* Work request
Below are entries; copy exactly the lines from the one with "CTS_CLK_NET=clk CTS_K=4 \" through the one with "Other scripts of", both included, and leave out the rest.

* Supplied records
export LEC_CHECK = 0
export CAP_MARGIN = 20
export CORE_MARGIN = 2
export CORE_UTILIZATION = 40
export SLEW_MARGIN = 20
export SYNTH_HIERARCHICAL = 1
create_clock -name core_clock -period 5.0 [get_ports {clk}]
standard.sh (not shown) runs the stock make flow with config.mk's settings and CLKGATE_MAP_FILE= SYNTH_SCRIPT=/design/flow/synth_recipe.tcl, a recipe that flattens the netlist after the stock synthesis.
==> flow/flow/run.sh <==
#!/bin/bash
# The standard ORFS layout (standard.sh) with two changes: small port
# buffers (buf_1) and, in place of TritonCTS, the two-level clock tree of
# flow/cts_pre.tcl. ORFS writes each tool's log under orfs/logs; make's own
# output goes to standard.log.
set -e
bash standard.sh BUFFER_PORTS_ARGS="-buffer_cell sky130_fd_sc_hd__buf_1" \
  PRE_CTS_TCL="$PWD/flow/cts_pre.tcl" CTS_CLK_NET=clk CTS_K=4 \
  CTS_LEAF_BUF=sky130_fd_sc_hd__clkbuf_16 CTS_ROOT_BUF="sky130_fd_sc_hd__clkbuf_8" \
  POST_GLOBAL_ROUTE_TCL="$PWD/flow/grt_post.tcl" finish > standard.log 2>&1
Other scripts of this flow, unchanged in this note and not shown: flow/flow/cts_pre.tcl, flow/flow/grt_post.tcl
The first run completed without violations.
This design comes from an exercise in tuning for small area, a short achievable clock period and few clock cycles per item on the open sky130 flow, not from production work. Only simulation tests tie the RTL to the original design; equivalence was not proved. Power figures rest on the tool's default switching activity, not on a simulated workload.

## fjord
Design ppc_encode, start of the top module:
module ppc_encode (
    input  wire         clk,
    input  wire         rst,         
    input  wire         wr_en,
    input  wire [7:0]   wr_addr,
    input  wire [31:0]  wr_data,
    output wire         busy,
    output wire [11:0]  status,
    output wire [6:0]   rxlen,
    output wire [511:0] raw
);
Size in the first run: ~1600 flip-flops.
Settings: LEC_CHECK=0, CAP_MARGIN=20, CORE_MARGIN=2, CORE_UTILIZATION=45, PLACE_DENSITY=0.6, SLEW_MARGIN=20, BUFFER_PORTS_ARGS=-buffer_cell sky130_fd_sc_hd__buf_2, PLACE_PINS_ARGS=-min_distance 2, SETUP_SLACK_MARGIN=5.5, FASTROUTE_TCL=/design/flow/flow/fastroute.tcl, DONT_USE_CELLS=sky130_fd_sc_hd__a222oi_1; clock period 10.0 ns.
standard.sh (not shown) runs the stock make flow with config.mk's settings and CLKGATE_MAP_FILE= SYNTH_SCRIPT=/design/flow/synth_recipe.tcl, a recipe that flattens the netlist after the stock synthesis.
==> flow/flow/run.sh <==
#!/bin/bash
set -e
cat >> config.mk <<EOC
export BUFFER_PORTS_ARGS = -buffer_cell sky130_fd_sc_hd__buf_2
export PLACE_PINS_ARGS = -min_distance 2
export SETUP_SLACK_MARGIN = 5.5
export FASTROUTE_TCL = $(pwd)/flow/fastroute.tcl
export DONT_USE_CELLS = sky130_fd_sc_hd__a222oi_1
EOC
bash standard.sh > standard.log 2>&1
==> flow/flow/fastroute.tcl <==
# Global routing layers: as the platform's, but met1 (the cell pin and power
# rail layer) keeps only 30% of its capacity for global routes, so the
# detailed router does not have to clear crowded met1 around cell pins.
set_global_routing_layer_adjustment met1 0.7
set_global_routing_layer_adjustment met2-met5 0.2
set_routing_layers -clock met3-met5
set_routing_layers -signal met1-met5
Testbench counts of fjord, summed over its fixed seeds: cycles 3,774, encodes 384.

* Task answer
  PRE_CTS_TCL="$PWD/flow/cts_pre.tcl" CTS_CLK_NET=clk CTS_K=4 \
  CTS_LEAF_BUF=sky130_fd_sc_hd__clkbuf_16 CTS_ROOT_BUF="sky130_fd_sc_hd__clkbuf_8" \
  POST_GLOBAL_ROUTE_TCL="$PWD/flow/grt_post.tcl" finish > standard.log 2>&1
Other scripts of this flow, unchanged in this note and not shown: flow/flow/cts_pre.tcl, flow/flow/grt_post.tcl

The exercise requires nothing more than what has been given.